### Task to complete
Your answer must consist of exactly the lines below, starting with the line with "stage | end" and going on through the line with "6_report | pc_out[2]$_SDFFE_PN0N_", and nothing else.

### Listed records

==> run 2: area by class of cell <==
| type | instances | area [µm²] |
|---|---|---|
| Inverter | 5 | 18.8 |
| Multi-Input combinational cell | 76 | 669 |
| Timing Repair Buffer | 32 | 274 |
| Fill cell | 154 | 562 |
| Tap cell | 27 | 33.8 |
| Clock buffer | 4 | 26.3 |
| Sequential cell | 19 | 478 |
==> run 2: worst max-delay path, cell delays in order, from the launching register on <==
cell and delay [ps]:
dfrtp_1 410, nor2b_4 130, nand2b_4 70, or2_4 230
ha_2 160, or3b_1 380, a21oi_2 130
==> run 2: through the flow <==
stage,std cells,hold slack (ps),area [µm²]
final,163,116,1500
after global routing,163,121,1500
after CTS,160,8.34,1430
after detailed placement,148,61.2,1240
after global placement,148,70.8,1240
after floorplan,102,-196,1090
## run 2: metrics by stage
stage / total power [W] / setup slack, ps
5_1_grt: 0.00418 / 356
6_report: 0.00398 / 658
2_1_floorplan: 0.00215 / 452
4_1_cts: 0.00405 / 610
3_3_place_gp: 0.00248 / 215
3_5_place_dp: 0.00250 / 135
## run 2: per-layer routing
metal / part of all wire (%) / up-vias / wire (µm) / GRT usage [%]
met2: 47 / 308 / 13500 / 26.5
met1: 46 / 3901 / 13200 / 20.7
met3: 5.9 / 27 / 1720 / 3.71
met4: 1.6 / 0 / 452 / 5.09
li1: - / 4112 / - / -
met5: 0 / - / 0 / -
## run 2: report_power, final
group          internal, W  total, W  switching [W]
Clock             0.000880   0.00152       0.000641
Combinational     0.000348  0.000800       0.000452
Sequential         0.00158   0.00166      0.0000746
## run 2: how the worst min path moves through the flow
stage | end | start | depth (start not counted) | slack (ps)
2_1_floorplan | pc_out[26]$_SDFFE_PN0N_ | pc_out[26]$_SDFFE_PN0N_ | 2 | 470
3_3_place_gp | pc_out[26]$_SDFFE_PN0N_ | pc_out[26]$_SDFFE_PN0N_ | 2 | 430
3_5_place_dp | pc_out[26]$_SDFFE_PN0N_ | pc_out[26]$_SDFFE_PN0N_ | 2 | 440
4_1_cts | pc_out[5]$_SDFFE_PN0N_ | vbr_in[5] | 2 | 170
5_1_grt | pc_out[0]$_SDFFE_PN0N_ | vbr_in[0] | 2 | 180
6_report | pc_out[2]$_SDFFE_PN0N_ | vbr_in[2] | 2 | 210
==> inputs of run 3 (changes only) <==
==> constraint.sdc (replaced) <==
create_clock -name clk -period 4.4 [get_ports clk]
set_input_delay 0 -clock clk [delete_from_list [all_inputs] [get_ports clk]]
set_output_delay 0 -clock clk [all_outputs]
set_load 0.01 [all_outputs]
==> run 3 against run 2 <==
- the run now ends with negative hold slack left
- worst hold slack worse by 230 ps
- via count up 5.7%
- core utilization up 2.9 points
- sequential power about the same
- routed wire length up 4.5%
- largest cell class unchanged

### Answer space
stage | end | start | depth (start not counted) | slack (ps)
2_1_floorplan | pc_out[26]$_SDFFE_PN0N_ | pc_out[26]$_SDFFE_PN0N_ | 2 | 470
3_3_place_gp | pc_out[26]$_SDFFE_PN0N_ | pc_out[26]$_SDFFE_PN0N_ | 2 | 430
3_5_place_dp | pc_out[26]$_SDFFE_PN0N_ | pc_out[26]$_SDFFE_PN0N_ | 2 | 440
4_1_cts | pc_out[5]$_SDFFE_PN0N_ | vbr_in[5] | 2 | 170
5_1_grt | pc_out[0]$_SDFFE_PN0N_ | vbr_in[0] | 2 | 180
6_report | pc_out[2]$_SDFFE_PN0N_ | vbr_in[2] | 2 | 210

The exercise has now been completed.